# What is expected:
From the data that follows, print exactly the lines starting at the one containing "o21a | 1 | 0.22 |" and ending at the one containing "Power figures use"; include both of them and nothing more.

────

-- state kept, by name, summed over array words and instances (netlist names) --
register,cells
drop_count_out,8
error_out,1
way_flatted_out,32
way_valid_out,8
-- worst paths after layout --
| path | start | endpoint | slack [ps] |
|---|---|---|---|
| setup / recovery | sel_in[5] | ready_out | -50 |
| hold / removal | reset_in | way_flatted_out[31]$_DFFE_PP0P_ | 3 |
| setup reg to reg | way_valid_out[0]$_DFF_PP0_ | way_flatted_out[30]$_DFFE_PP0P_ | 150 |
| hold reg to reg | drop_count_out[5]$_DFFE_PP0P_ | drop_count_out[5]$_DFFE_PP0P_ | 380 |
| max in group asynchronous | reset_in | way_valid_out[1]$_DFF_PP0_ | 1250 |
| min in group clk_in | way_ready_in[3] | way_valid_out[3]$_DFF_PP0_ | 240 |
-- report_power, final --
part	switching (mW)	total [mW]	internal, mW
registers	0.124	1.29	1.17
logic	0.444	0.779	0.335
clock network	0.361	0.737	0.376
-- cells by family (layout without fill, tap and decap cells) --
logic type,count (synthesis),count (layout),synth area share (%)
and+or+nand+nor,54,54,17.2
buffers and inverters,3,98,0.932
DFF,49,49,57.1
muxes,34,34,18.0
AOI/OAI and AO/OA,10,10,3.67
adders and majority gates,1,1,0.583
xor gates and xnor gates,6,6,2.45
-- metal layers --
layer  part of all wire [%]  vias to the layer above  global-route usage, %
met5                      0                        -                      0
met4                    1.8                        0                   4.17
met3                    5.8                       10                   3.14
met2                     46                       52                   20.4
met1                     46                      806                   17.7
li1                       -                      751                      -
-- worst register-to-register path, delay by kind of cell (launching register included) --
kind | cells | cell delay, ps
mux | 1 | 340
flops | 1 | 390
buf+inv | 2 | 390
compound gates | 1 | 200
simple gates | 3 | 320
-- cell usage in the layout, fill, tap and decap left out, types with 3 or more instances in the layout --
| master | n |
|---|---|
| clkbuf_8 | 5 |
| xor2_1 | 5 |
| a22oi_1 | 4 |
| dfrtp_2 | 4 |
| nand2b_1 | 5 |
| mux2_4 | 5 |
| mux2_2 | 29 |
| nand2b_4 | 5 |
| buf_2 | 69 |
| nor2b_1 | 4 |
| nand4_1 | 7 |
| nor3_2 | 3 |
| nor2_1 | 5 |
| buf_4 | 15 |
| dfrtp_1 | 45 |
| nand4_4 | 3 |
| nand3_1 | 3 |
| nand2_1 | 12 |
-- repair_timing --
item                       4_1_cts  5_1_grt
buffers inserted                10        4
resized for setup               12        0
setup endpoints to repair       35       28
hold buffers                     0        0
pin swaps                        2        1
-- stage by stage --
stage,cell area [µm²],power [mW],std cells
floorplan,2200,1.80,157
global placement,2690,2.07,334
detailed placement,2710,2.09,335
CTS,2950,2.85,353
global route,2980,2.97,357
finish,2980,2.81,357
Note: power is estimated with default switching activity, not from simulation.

────

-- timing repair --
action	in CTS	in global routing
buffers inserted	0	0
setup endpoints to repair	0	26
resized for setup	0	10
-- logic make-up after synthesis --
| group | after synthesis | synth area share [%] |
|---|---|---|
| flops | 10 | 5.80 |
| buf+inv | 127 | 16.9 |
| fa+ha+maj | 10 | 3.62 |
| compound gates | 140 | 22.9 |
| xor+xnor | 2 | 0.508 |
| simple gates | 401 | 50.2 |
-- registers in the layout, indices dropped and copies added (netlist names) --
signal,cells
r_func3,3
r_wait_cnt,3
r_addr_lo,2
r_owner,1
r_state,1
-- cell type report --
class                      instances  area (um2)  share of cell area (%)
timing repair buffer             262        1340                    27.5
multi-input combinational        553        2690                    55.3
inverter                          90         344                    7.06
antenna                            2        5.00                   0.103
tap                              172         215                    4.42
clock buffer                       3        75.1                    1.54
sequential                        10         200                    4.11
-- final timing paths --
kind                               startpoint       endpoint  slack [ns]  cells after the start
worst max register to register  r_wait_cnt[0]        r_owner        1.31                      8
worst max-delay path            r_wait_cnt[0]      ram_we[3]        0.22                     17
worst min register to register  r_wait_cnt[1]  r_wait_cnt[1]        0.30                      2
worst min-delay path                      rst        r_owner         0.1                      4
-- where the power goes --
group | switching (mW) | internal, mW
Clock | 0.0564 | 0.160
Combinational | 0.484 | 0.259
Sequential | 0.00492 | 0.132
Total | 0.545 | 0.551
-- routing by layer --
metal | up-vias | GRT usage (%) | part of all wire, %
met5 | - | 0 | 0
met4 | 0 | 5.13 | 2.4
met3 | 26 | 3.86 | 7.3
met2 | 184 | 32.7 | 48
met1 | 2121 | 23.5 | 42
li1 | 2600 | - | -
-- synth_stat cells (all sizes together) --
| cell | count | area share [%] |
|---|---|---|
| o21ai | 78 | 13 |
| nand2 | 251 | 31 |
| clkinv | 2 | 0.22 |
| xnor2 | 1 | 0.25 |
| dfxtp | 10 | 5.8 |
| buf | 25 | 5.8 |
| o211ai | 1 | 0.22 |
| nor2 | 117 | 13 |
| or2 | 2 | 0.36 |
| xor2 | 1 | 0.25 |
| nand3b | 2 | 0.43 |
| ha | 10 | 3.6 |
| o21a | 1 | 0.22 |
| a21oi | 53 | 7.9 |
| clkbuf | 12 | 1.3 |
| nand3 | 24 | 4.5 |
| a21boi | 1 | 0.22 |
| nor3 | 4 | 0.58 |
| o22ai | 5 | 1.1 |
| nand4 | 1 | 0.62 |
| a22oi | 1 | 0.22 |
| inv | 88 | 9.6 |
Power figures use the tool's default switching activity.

────

# Exercise answer:
| o21a | 1 | 0.22 |
| a21oi | 53 | 7.9 |
| clkbuf | 12 | 1.3 |
| nand3 | 24 | 4.5 |
| a21boi | 1 | 0.22 |
| nor3 | 4 | 0.58 |
| o22ai | 5 | 1.1 |
| nand4 | 1 | 0.62 |
| a22oi | 1 | 0.22 |
| inv | 88 | 9.6 |
Power figures use the tool's default switching activity.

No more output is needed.